COVID-19 News from Around the Web

AP - July 7, 2020
After a surge in coronavirus cases following Memorial Day, doctors and public health experts fear Alabama will see another spike after this weekend’s July Fourth holiday celebrations. Barbecues, parades and any large gathering have the potential to spread the virus. In the hopes of avoiding another surge, health officials pleaded with people to use caution by avoiding large crowds and wearing masks over their mouths and noses while in public spaces.
NBC News - July 7, 2020
The United States will know by the end of the year or the beginning of 2021 whether a coronavirus vaccine is safe and effective, Dr. Anthony Fauci, the nation's leading infectious diseases doctor, said Monday. Multiple vaccine candidates are being studied, and "if things go the way it looks like they're going, one of these will enter phase 3 at the end of July," he said, referring to the final phase of clinical trials needed to determine whether a drug works. Other vaccine candidates will enter phase 3 trials after July, and "we hope that by end of this year, or the beginning of 2021 we will at least have an answer whether the vaccine or vaccines - plural - are safe and effective," Fauci said.
NBC News - July 7, 2020
Five days into July, 250,000 new coronavirus cases were reported across the United States, with no sign the numbers will get any better.
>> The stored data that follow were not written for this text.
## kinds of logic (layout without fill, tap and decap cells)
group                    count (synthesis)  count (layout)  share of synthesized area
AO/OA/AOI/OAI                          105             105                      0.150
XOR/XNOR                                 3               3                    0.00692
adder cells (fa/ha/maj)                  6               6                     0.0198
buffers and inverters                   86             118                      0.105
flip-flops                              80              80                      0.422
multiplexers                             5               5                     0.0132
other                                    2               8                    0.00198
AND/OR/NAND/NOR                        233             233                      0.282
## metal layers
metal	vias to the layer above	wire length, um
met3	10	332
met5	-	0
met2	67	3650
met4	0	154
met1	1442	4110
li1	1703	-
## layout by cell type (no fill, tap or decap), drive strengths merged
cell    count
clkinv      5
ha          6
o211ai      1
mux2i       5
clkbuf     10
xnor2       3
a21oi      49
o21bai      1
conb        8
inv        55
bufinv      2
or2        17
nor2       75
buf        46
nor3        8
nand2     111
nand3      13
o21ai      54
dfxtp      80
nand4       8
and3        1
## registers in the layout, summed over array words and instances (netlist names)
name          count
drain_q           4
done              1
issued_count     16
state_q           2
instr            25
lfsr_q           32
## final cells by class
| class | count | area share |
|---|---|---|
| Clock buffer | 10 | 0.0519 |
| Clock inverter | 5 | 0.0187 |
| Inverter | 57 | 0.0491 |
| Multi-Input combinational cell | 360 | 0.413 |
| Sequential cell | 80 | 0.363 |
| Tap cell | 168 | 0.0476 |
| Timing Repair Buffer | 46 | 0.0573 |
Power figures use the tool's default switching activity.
==> src/rtl/dm_lsu_pkg.sv <==
// dm_lsu shared package: DMType encodings and FSM state constants.
// Optional build macro for the whole slice: DM_LSU_TIMEOUT_EN.
package dm_pkg;

  localparam logic [2:0] DM_WORD   = 3'b000;
  localparam logic [2:0] DM_HALF   = 3'b001;
  localparam logic [2:0] DM_HALF_U = 3'b010;
  localparam logic [2:0] DM_BYTE   = 3'b011;
  localparam logic [2:0] DM_BYTE_U = 3'b100;

  localparam logic [1:0] S_IDLE = 2'd0;
  localparam logic [1:0] S_REQ  = 2'd1;
  localparam logic [1:0] S_WAIT = 2'd2;
  localparam logic [1:0] S_RESP = 2'd3;

endpackage

==> src/rtl/dm_lsu_if.sv <==
// dm_lsu interfaces: core request/response side and data-memory bus side.
// No configuration macros are used in this file.
interface dm_core_if;
  logic        req_valid;
  logic        req_ready;
  logic        req_we;
  logic [2:0]  req_dmtype;
  logic [31:0] req_addr;
  logic [31:0] req_wdata;
  logic        rsp_valid;
  logic [31:0] rsp_rdata;
  logic        rsp_err;

  modport master (
    output req_valid, req_we, req_dmtype,
    output req_addr, req_wdata,
    input  req_ready, rsp_valid,
    input  rsp_rdata, rsp_err
  );

  modport slave (
    input  req_valid, req_we, req_dmtype,
    input  req_addr, req_wdata,
    output req_ready, rsp_valid,
    output rsp_rdata, rsp_err
  );
endinterface
$ cat config.mk
export PLATFORM = sky130hd
export DESIGN_NAME = butterfly_stimulus_host
export DESIGN_NICKNAME = d
export VERILOG_FILES = /design/src/rtl/butterfly_pkg.sv /design/src/rtl/butterfly_stimulus_host_step_timer.sv /design/src/rtl/butterfly_stimulus_host.sv
export SDC_FILE = /design/constraint.sdc
export NUM_CORES = 1
export LEC_CHECK = 0
export BUFFER_PORTS_ARGS = -buffer_cell sky130_fd_sc_hd__buf_2
export CAP_MARGIN = 20
export CORE_MARGIN = 2
export CORE_UTILIZATION = 35
export DETAILED_ROUTE_END_ITERATION = 10
export PLACE_DENSITY = 0.61
export SLEW_MARGIN = 0
export SYNTH_ARGS = -nofsm -noshare
export SYNTH_HDL_FRONTEND = slang
export SYNTH_SLANG_ARGS = --single-unit
$ cat constraint.sdc
create_clock -name Clock -period 5.4 [get_ports Clock]
set_input_delay 0.54 -clock Clock [delete_from_list [all_inputs] [get_ports Clock]]
set_output_delay 0.54 -clock Clock [all_outputs]
set_load 0.01 [all_outputs]
$ cat src/rtl/butterfly_pkg.sv
// rtl/butterfly_pkg.sv - shared types and step ROM for the butterfly stimulus host
package butterfly_pkg;

    // Button-press meaning of each step in the butterfly's operating sequence.
    typedef enum logic [3:0] {
        LD_W,
        LD_B,
        CALC,
        LD_A,
        DISP_REY,
        DISP_IMY,
        DISP_REZ,
        DISP_IMZ,
        CLEAR
    } step_e;

    typedef enum logic [1:0] {
        IDLE,
        DRIVE,
        RELEASE,
        DONE
    } host_state_e;

    localparam int N_STEPS = 14;

    localparam step_e STEP_ROM [N_STEPS] = '{
        LD_W, LD_B, CALC, CALC, CALC,
        LD_A, CALC, CALC, CALC,
        DISP_REY, DISP_IMY, DISP_REZ, DISP_IMZ,
        CLEAR
    };

    // Out-of-range indices decode as CLEAR, which drives nothing and captures nothing.
    function automatic step_e step_at(input logic [3:0] idx);
        return (int'(idx) < N_STEPS) ? STEP_ROM[idx] : CLEAR;
    endfunction

    function automatic int max2(input int a, input int b);
        return (a > b) ? a : b;
    endfunction

endpackage

$ cat src/rtl/butterfly_stimulus_host_step_timer.sv
// rtl/butterfly_stimulus_host_step_timer.sv - loadable down-counter with zero flag
// Ports:
//   clk, rst_n  : clock, asynchronous active-low reset
//   load        : reload count with load_val (wins over decrement)
//   load_val    : reload value (phase length minus one)
//   count       : current count, decrements towards 0 and stops there
//   zero        : count == 0, i.e. last cycle of the current phase
module step_timer #(
    parameter int W = 4
) (
    input  logic         clk,
    input  logic         rst_n,
    input  logic         load,
    input  logic [W-1:0] load_val,
    output logic [W-1:0] count,
    output logic         zero
);

    always_ff @(posedge clk or negedge rst_n) begin
        if (!rst_n) begin
            count <= '0;
        end else if (load) begin
            count <= load_val;
        end else if (count != '0) begin
            count <= count - 1'b1;
        end
    end

    assign zero = (count == '0);

endmodule

$ cat src/rtl/butterfly_stimulus_host.sv
// rtl/butterfly_stimulus_host.sv - walks the butterfly press sequence and captures its results
// Ports:
//   Clock, nReset          : clock, asynchronous active-low reset
//   start                  : run request, honoured only in IDLE
//   w_in, b_in, a_in       : operands, latched when start is accepted
//   dataIn, ReadyIn        : operand bus and registered step strobe to the butterfly
//   result                 : butterfly result bus
//   re_y, im_y, re_z, im_z : captured display results
//   busy, done             : sequence in progress / one-cycle completion pulse
module butterfly_stimulus_host
    import butterfly_pkg::*;
#(
    parameter int DATA_W        = 8,
    parameter int HOLD_CYCLES   = 1024,
    parameter int GAP_CYCLES    = 1024,
    parameter int SETTLE_CYCLES = 4
) (
    input  logic              Clock,
    input  logic              nReset,
    input  logic              start,
    input  logic [DATA_W-1:0] w_in,
    input  logic [DATA_W-1:0] b_in,
    input  logic [DATA_W-1:0] a_in,
    output logic [DATA_W-1:0] dataIn,
    output logic              ReadyIn,
    input  logic [DATA_W-1:0] result,
    output logic [DATA_W-1:0] re_y,
    output logic [DATA_W-1:0] im_y,
    output logic [DATA_W-1:0] re_z,
    output logic [DATA_W-1:0] im_z,
    output logic              busy,
    output logic              done
);

    localparam int CNT_W = $clog2(max2(HOLD_CYCLES, GAP_CYCLES) + 1);
    localparam logic [CNT_W-1:0] HOLD_LOAD = CNT_W'(HOLD_CYCLES - 1);
    localparam logic [CNT_W-1:0] GAP_LOAD  = CNT_W'(GAP_CYCLES - 1);
    // Timer counts down through RELEASE, so "SETTLE_CYCLES elapsed" is this remaining value.
    localparam logic [CNT_W-1:0] CAPT_AT   = CNT_W'(GAP_CYCLES - 1 - SETTLE_CYCLES);

    host_state_e       state_q, state_d;
    logic [3:0]        step_q, step_d;
    logic [DATA_W-1:0] w_q, b_q, a_q;
    logic              latch;
    logic              t_load;
    logic [CNT_W-1:0]  t_val;
    logic [CNT_W-1:0]  t_count;
    logic              t_zero;
    logic              ready_d, busy_d, done_d;
    logic [DATA_W-1:0] data_d;
    logic              capture_en;

    step_timer #(.W(CNT_W)) u_timer (
        .clk      (Clock),
        .rst_n    (nReset),
        .load     (t_load),
        .load_val (t_val),
        .count    (t_count),
        .zero     (t_zero)
    );

    always_comb begin
        state_d = state_q;
        step_d  = step_q;
        latch   = 1'b0;
        t_load  = 1'b0;
        t_val   = HOLD_LOAD;
        unique case (state_q)
            IDLE: begin
                if (start) begin
                    state_d = DRIVE;
                    step_d  = 4'd0;
                    latch   = 1'b1;
                    t_load  = 1'b1;
                    t_val   = HOLD_LOAD;
                end
            end
            DRIVE: begin
                if (t_zero) begin
                    state_d = RELEASE;
                    t_load  = 1'b1;
                    t_val   = GAP_LOAD;
                end
            end
            RELEASE: begin
                if (t_zero) begin
                    if (step_q == 4'(N_STEPS - 1)) begin
                        state_d = DONE;
                    end else begin
                        state_d = DRIVE;
                        step_d  = step_q + 4'd1;
                        t_load  = 1'b1;
                        t_val   = HOLD_LOAD;
                    end
                end
            end
            DONE: begin
                state_d = IDLE;
            end
            default: begin
                state_d = IDLE;
            end
        endcase

        // Outputs are decoded from the next state and registered, so every
        // output pin comes straight from a flop.
        ready_d = (state_d == DRIVE);
        busy_d  = (state_d == DRIVE) || (state_d == RELEASE);
        done_d  = (state_d == DONE);
        data_d  = '0;
        if (busy_d) begin
            // On the accepting cycle the operand latches are not yet loaded.
            case (step_at(step_d))
                LD_W:    data_d = latch ? w_in : w_q;
                LD_B:    data_d = latch ? b_in : b_q;
                LD_A:    data_d = latch ? a_in : a_q;
                default: data_d = '0;
            endcase
        end
    end

    assign capture_en = (state_q == RELEASE) && (t_count == CAPT_AT);

    always_ff @(posedge Clock or negedge nReset) begin
        if (!nReset) begin
            state_q <= IDLE;
            step_q  <= 4'd0;
            w_q     <= '0;
            b_q     <= '0;
            a_q     <= '0;
            dataIn  <= '0;
            ReadyIn <= 1'b0;
            busy    <= 1'b0;
            done    <= 1'b0;
        end else begin
            state_q <= state_d;
            step_q  <= step_d;
            if (latch) begin
                w_q <= w_in;
                b_q <= b_in;
                a_q <= a_in;
            end
            dataIn  <= data_d;
            ReadyIn <= ready_d;
            busy    <= busy_d;
            done    <= done_d;
        end
    end

    always_ff @(posedge Clock or negedge nReset) begin
        if (!nReset) begin
            re_y <= '0;
            im_y <= '0;
            re_z <= '0;
            im_z <= '0;
        end else if (capture_en) begin
            case (step_at(step_q))
                DISP_REY: re_y <= result;
                DISP_IMY: im_y <= result;
                DISP_REZ: re_z <= result;
                DISP_IMZ: im_z <= result;
                default: ;
            endcase
        end
    end

endmodule
==> flow_summary_export.csv <==
group,metric,value,unit
run_status,status,"finished clean",
run,drv_cap,0,
critical_path,worst-path-max-fanout,6,
place,placed_cell_area,4470,sq um
critical_path,endpoint_kind,"register",
clocking,htreeDepth,3,
yosys,synth_edf_count,0,
layout,drive_above_1_share,0.333,
detailed_routing,vias,2869,
global_route,grt_use_total,0.145,
die,die_area,12200,sq um
critical_path,critPathMaxStageDelay,440,ps
global_route,grt_pass1_wl,13.4,mm
yosys,yosys-top-cells-area,"dfrtp_1 (53%), mux2_2 (9.1%), nand2_1 (6.4%)",
detailed_routing,drt-total-wl,8.51,mm
yosys,avgSynthCellArea,11.3,sq um
place,dp_hpwl,6.12,mm
yosys,synth_ff_type,"dfrtp_1",
timing,finalHoldViolations,0,
clocking,cts_sinks,84,
global_route,grt_max_degree,85,
layout,postLayoutCellArea,4800,sq um
clocking,cts_resized,0,
yosys,syn_inst,351,
die,pin_count,78,
place,gp_congestion,0.807,
detailed_routing,avgRoutedWirePerCell,14.8,microns
die,die_h,110,microns
timing,timing.slew.headroom,0.364,
timing,rsz0062_at_grt,"no",
die,initial_core_util,0.362,
critical_path,cp_num_buf_inv,2,
clocking,clk_latency,340,ps
yosys,netlist_top_cells_count,"dfrtp_1 (84), nand2_1 (67), mux2_2 (32)",
pwr,power_density,318,nW/um^2
global_route,grt_pass1_vias,2679,
timing,slew_violations,0,
die,die_x,110,microns
yosys,synth.distinct_cells,53,
pwr,ir_drop,129,uV
yosys,ys_async_sr_fraction,1.00,
detailed_routing,first_iter_violations,127,
timing,fin_skew,8.48,ps
clocking,cts_setup_buffers,0,
pwr,power,1530,uW
worst_hold_path,min_path_type,"in2async",
critical_path,worstPathArrival,3510,ps
yosys,yosysWarningCount,0,
timing,fmax,0.305,GHz
die,core_area,10900,sq um
place,port_buffers,77,
critical_path,worst_ep_required_time,5630,ps
yosys,syn_nets,398,
timing,tns,0,ps
layout,nNetsFinal,477,
critical_path,critPathSlowestCell,"mux2i_1",
critical_path,worstSetupPathType,"reg2reg",
clocking,cts_hold_buf,0,
global_route,antenna_found_initial,0,
timing,post-route-period-util,0.606,
layout,fillers,1061,
timing,period_needed,3270,ps
yosys,yosys.area.top_type,"dfrtp_1",
clocking,cts_root_buf,"clkbuf_16",
yosys,ys_ff_latch,84,
clocking,cts_tree,"done",
layout,area_delta_synth_final,21.5,%
clocking,cts_buffers,9,
detailed_routing,drc,0,
layout,multi_input_area,1730,sq um
timing,setup_viol,0,
critical_path,cp_top_family,"simple AND/OR/NAND/NOR gates",
die,rows,38,
clocking,clock_path_buffers,2,
timing,whs,184,ps
detailed_routing,routed_via_density,4.99,
timing,worstMarginPinSlew,950,ps
pwr,power_leakage,0.00247,uW
yosys,yosysMostFrequentCell,"dfrtp_1",
global_route,grt-ovfl-total,0,
critical_path,crit_chain,"inv_1, ha_1, nor4b_4, nand4_2, mux2i_1, inv_1, ha_1, nor3_2, nor3b_2, o21ba_1, o32ai_1",
yosys,yosysSeqAreaShare,0.531,
critical_path,startpoint_type,"register",
layout,n_antenna_cell,0,
yosys,syn_area,3960,sq um
detailed_routing,drt_pass1_iterations,4,
clocking,clk_pin_slew_worst_paths,70,ps
detailed_routing,ant_nets,0,
yosys,yosysTopAreaCellShare,0.531,
layout,seqCellArea,2100,sq um
[registers in the layout, indices dropped and copies added (netlist names)]
register       cells
b_q                8
ReadyIn            1
state_q            2
a_q                8
step_q             4
re_z               8
busy               1
u_timer.count     11
im_y               8
im_z               8
done               1
dataIn             8
re_y               8
w_q                8
[where the power goes]
group / switching (uW) / internal, uW
clock: 265 / 318
combinational: 111 / 90.3
sequential: 54.3 / 691
total: 430 / 1100
[placed cells by master, fill, tap and decap left out, types with 2 or more instances in the layout]
cell type,n
o32ai_1,8
nor3b_2,3
o21ai_2,3
ha_1,12
mux2_2,32
clkinv_4,3
buf_2,76
mux2i_1,14
nand3_1,6
nand2b_1,3
nor2_1,14
inv_1,20
nor2b_1,3
nor3_2,3
nand4_1,3
clkbuf_16,9
and3_1,4
o21ai_0,2
or3_1,4
dfrtp_1,84
a21oi_1,10
o21ba_1,6
nand2_1,67
nor3_1,5
a21o_1,2
xnor2_1,5
xor2_1,3
[cell type report]
cell class	instances	share of cell area
sequential	84	0.438
multi-input combinational	236	0.361
timing repair buffer	79	0.0906
clock buffer	9	0.0469
tap	140	0.0365
inverter	20	0.0156
clock inverter	7	0.0122
[worst paths after layout]
| kind | to | cells past startpoint | startpoint | slack (ps) |
|---|---|---|---|---|
| min reg2reg | a_q[6]$_DFF_PN0_ | 2 | a_q[6]$_DFF_PN0_ | 470 |
| min | re_z[0]$_DFFE_PN0P_ | 1 | nReset | 180 |
| max in group asynchronous | step_q[2]$_DFF_PN0_ | 2 | nReset | 4590 |
| max | dataIn[7]$_DFF_PN0_ | 11 | u_timer.count[0]$_DFFE_PN0P_ | 2130 |
| min in group Clock | a_q[4]$_DFF_PN0_ | 3 | a_in[4] | 430 |
| max reg2reg | dataIn[7]$_DFF_PN0_ | 11 | u_timer.count[0]$_DFFE_PN0P_ | 2130 |
[through the flow]
stage,util,setup WS [ps],cells
6_report,0.439,2130,575
5_1_grt,0.439,1840,575
3_5_place_dp,0.409,1840,557
3_3_place_gp,0.409,1970,557
2_1_floorplan,-,2590,351
4_1_cts,0.435,2030,573
[cell families (layout without fill, tap and decap cells)]
logic type / Yosys count / after routing / share of synthesized area
mux: 46 / 46 / 0.127
simple gates: 127 / 127 / 0.166
flops: 84 / 84 / 0.531
compound gates: 43 / 43 / 0.0886
buf+inv: 31 / 115 / 0.0316
fa+ha+maj: 12 / 12 / 0.0380
xor+xnor: 8 / 8 / 0.0177
[per-layer routing]
metal / vias up / wire, microns / track usage
met4: 0 / 127 / 0.0491
li1: 1376 / - / -
met1: 1404 / 4000 / 0.191
met2: 79 / 3880 / 0.234
met5: - / 0 / 0
met3: 10 / 501 / 0.0359
Note: power is estimated with default switching activity, not from simulation.
--- config.mk ---
export PLATFORM = sky130hd
export DESIGN_NAME = tm_counter
export DESIGN_NICKNAME = d
export VERILOG_FILES = /design/src/rtl/tm_counter_pkg.sv /design/src/rtl/tm_counter.sv
export SDC_FILE = /design/constraint.sdc
export NUM_CORES = 1
export LEC_CHECK = 0
export ABC_AREA = 1
export CORE_AREA = 2 2 39 41
export DETAILED_ROUTE_END_ITERATION = 8
export DIE_AREA = 0 0 41 43
export DONT_BUFFER_PORTS = 1
export SETUP_SLACK_MARGIN = 0.05
export SYNTH_ARGS = -nofsm -noshare
export SYNTH_HDL_FRONTEND = slang
export SYNTH_SLANG_ARGS = --single-unit
--- constraint.sdc ---
create_clock -name i_clk -period 1.9 [get_ports i_clk]
set_clock_uncertainty 0.1 [all_clocks]
set_input_delay 0.57 -clock i_clk [delete_from_list [all_inputs] [get_ports i_clk]]
set_output_delay 0.57 -clock i_clk [all_outputs]
set_load 0.05 [all_outputs]
--- src/rtl/tm_counter_pkg.sv ---
// Shared types and defaults for the free-running up/down test-mode counter.
package tm_counter_pkg;

  typedef enum logic {
    DIR_UP   = 1'b0,
    DIR_DOWN = 1'b1
  } dir_e;

  localparam int COUNT_WD_DEFAULT = 8;
  localparam int COUNT_WD_MIN     = 1;
  localparam int COUNT_WD_MAX     = 32;

endpackage

--- src/rtl/tm_counter.sv ---
// Free-running modulo-2^COUNT_WD up/down counter with test-mode clear and direction.
// The count is observed straight from the register; nothing combinational reaches o_count.
module tm_counter
  import tm_counter_pkg::*;
#(
  parameter int COUNT_WD = COUNT_WD_DEFAULT
) (
  input  logic                i_clk,
  input  logic                i_rst,
  input  logic                i_tm_reset,
  input  logic                i_tm_direction,
  output logic [COUNT_WD-1:0] o_count
);

  if (COUNT_WD < COUNT_WD_MIN || COUNT_WD > COUNT_WD_MAX) begin : g_bad_width
    $error("tm_counter: COUNT_WD must be within 1..32");
  end

  logic [COUNT_WD-1:0] r_count;
  logic [COUNT_WD-1:0] w_count_next;
  dir_e                w_dir;

  assign w_dir = dir_e'(i_tm_direction);

  // Clear beats direction; both wrap directions fall out of modulo arithmetic.
  always_comb begin
    w_count_next = r_count;
    if (i_tm_reset) begin
      w_count_next = '0;
    end else if (w_dir == DIR_DOWN) begin
      w_count_next = r_count - COUNT_WD'(1);
    end else begin
      w_count_next = r_count + COUNT_WD'(1);
    end
  end

  always_ff @(posedge i_clk or posedge i_rst) begin
    if (i_rst) begin
      r_count <= '0;
    end else begin
      r_count <= w_count_next;
    end
  end

  assign o_count = r_count;

endmodule

==> impl_metrics.yaml, run 1 <==
critical_path:
  criticalPathCategory: "reg2out"
  path_depth: 0
  cp_max_fo: 2
  critPathCapture: "o_count[7]"
  rrSetupSlack_ns: 0.39
  critPathRequiredTime_ns: 1.23
  cp-end-kind: "output pin"
  r2r_start: "o_count[0]"
  r2r_end: "o_count[4]"
  startpoint_type: "flop"
  arrival_ns: 0.90
  reg2regPathDepth: 6
  critPathLaunch: "o_count[7]"
sta:
  max_freq_mhz: 635
  fin_ws_ns: 0.325
  hold_viol: 0
  tightest_slew_ns: 0.493
  setup_violations: 0
  period_share: 0.829
  rsz0062_at_grt: "false"
  tns_ns: 0
  slew_headroom: 0.671
  slew_violations: 0
  fin_crit_ns: 1.57
die:
  io_pins: 12
  fp.dieW_um: 41
  core_area_mm2: 0.00138
  initial_core_util: 0.382
  dieArea_mm2: 0.00176
  fp.dieH_um: 43
  rows: 14
worst_hold_path:
  hold_class: "in2async"
placement:
  dp_hpwl_um: 796
  place_area_um2: 602
  gp_congestion: 0.767
  portBuffers: 0
  place_ws_ns: 0.201
final_layout:
  largest_reg_flops: 8
  nNetsFinal: 90
  multi_input_comb_area_um2: 292
  final_cell_area_um2: 624
  finish.utilization: 0.451
  drive_gt1_frac: 0.143
  num_antenna_cells: 0
  syn_to_final_growth_pct: 18.0
  n_fill_cell: 135
  ff_latch_area_um2: 200
global_route:
  antenna_found_initial: 0
  globalRouteOverflowTotal: 0
  grt_max_degree: 9
  grt_usage: 0.146
  grt_pass1_vias: 431
  grt_first_pass_wirelength_um: 1720
clock_tree:
  cts_max_level: 1
  cts_tree: "done"
  path_clk_slew_ns: 0.06
  cts_setup_buffers: 0
  cts_buffer_depth: 2
  cts_buffers: 3
  cts.sinks: 8
  cts_root_buf: "clkbuf_4"
  cts_resized: 0
  hold_buffers: 0
  insertion_delay_ns: 0.26
status:
  status: "completed"
logic_synthesis:
  ys_types: 13
  yosys_warnings: 0
  syn_area_per_cell_um2: 7.90
  synth_seq_cells: 8
  synth.net_count: 78
  synth-seq-area-share: 0.378
  syn_inst: 67
  netlist_area_um2: 529
drt:
  wl_per_cell_um: 10.7
  firstDrtPassIters: 3
  via_per_inst: 4.88
  wl_um: 993
  ant_nets: 0
  vias: 454
  drc_errors: 0
  drt_iter0_markers: 2
job:
  maxCapViolCount: 0
power:
  peakVddDrop_mv: 0.539
  power.density_mw_per_mm2: 1330
  cellLeakagePower_uw: 0.000350
layout make-up:
cell class	count	share of cell area
Multi-Input combinational cell	49	0.467
Sequential cell	8	0.321
Timing Repair Buffer	7	0.0842
Inverter	10	0.0601
Clock buffer	3	0.0361
Tap cell	16	0.0321
cells in the final DEF (no fill, tap or decap):
cell type,count
nand2_1,15
inv_1,10
nor2_1,8
a21oi_1,8
dfrtp_1,8
buf_4,7
ha_1,6
nand3_1,4
clkbuf_4,3
xnor2_1,2
o21ai_0,2
or2_0,1
nand3b_1,1
and2_4,1
fa_1,1
kinds of logic (layout without fill, tap and decap cells):
group,after synthesis,in the layout,synth area share
fa+ha+maj,7,7,0.180
compound gates,10,10,0.0946
flops,8,8,0.378
xor+xnor,2,2,0.0331
buf+inv,10,20,0.0709
simple gates,30,30,0.244
through the flow:
stage / power (µW) / hold WS [ns] / cells
after global placement: 698 / 0.340 / 90
after detailed placement: 701 / 0.336 / 90
after global routing: 905 / 0.0686 / 93
final: 830 / 0.0543 / 93
after CTS: 838 / 0.0624 / 93
after floorplan: 602 / 0.286 / 67
where the power goes:
group / total [µW] / internal [µW] / switching (µW)
clock: 135 / 72.6 / 62.6
combinational: 431 / 154 / 276
sequential: 265 / 211 / 53.5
Ten states have already notched record single-day highs in the number of cases since the start of the month. "The current state is really not good," Dr. Anthony Fauci, when asked about the pandemic. He cited record-breaking cases. "Within a period of a week and a half, we have almost doubled the number of cases." He noted that we are "still knee deep in the first wave of this. And I would say this would not be considered a wave, it was a surge, or a resurgence of infections superimposed upon a baseline... that really never got down to where we wanted to go."
STAT - July 1, 2020
The United States may soon record as many as 100,000 new cases of Covid-19 a day if the current trajectory of the outbreak is not changed, the director of the National Institute of Allergy and Infectious Diseases, Anthony Fauci, warned on Tuesday. The number of new cases is currently hovering around 40,000 per day. Fauci’s remarks, made during an appearance before the Senate Health, Education, Labor, and Pensions Committee, came as the number of new cases in some Southern and Southwestern states has soared. Some states that had moved to reopen businesses and activities quickly in response to frustration with lockdowns are finding themselves forced to dial back on some moves. California has closed bars in some counties, for instance, and New Jersey announced this week that it would not reopen indoor dining as planned.
TIME - July 1, 2020
The European Continent on Tuesday reopened to visitors from 14 countries but not the U.S., where some of the states that pushed hardest and earliest to reopen their economies are now in retreat because of an alarming surge in confirmed coronavirus infections. … The EU extended its ban on visitors not just from the U.S. but from China and from countries such as Russia, Brazil and India where infections are running high. Britain dropped out of the EU in January and maintains its own rules, requiring arriving travelers to go into 14-day self-quarantine. President Donald Trump suspended the entry of most Europeans in March.
CNBC - July 1, 2020
The coronavirus is spreading too rapidly and too broadly for the U.S. to bring it under control, Dr. Anne Schuchat, principal deputy director of the CDC, said Monday. The U.S. has set records for daily new infections in recent days as outbreaks surge mostly across the South and West. The recent spike in new cases has outpaced daily infections in April when the virus rocked Washington state and the northeast, and when public officials thought the outbreak was hitting its peak in the U.S. “We’re not in the situation of New Zealand or Singapore or Korea where a new case is rapidly identified and all the contacts are traced and people are isolated who are sick and people who are exposed are quarantined and they can keep things under control,” she said in an interview with The Journal of the American Medical Association’s Dr. Howard Bauchner. “We have way too much virus across the country for that right now, so it’s very discouraging.”
AP - July 1, 2020
In Republican circles -- with the notable exception of the man who leads the party -- the debate about masks is over: It’s time to put one on. As a surge of infections hammers the South and West, GOP officials are pushing back against the notion that masks are about politics, as President Donald Trump suggests, and telling Americans they can help save lives. Sen. Lamar Alexander, a Tennessee Republican, on Tuesday bluntly called on Trump to start wearing a mask, at least some of the time, to set a good example. “Unfortunately, this simple, lifesaving practice has become part of a political debate that says: If you’re for Trump, you don’t wear a mask. If you’re against Trump, you do,” Alexander said.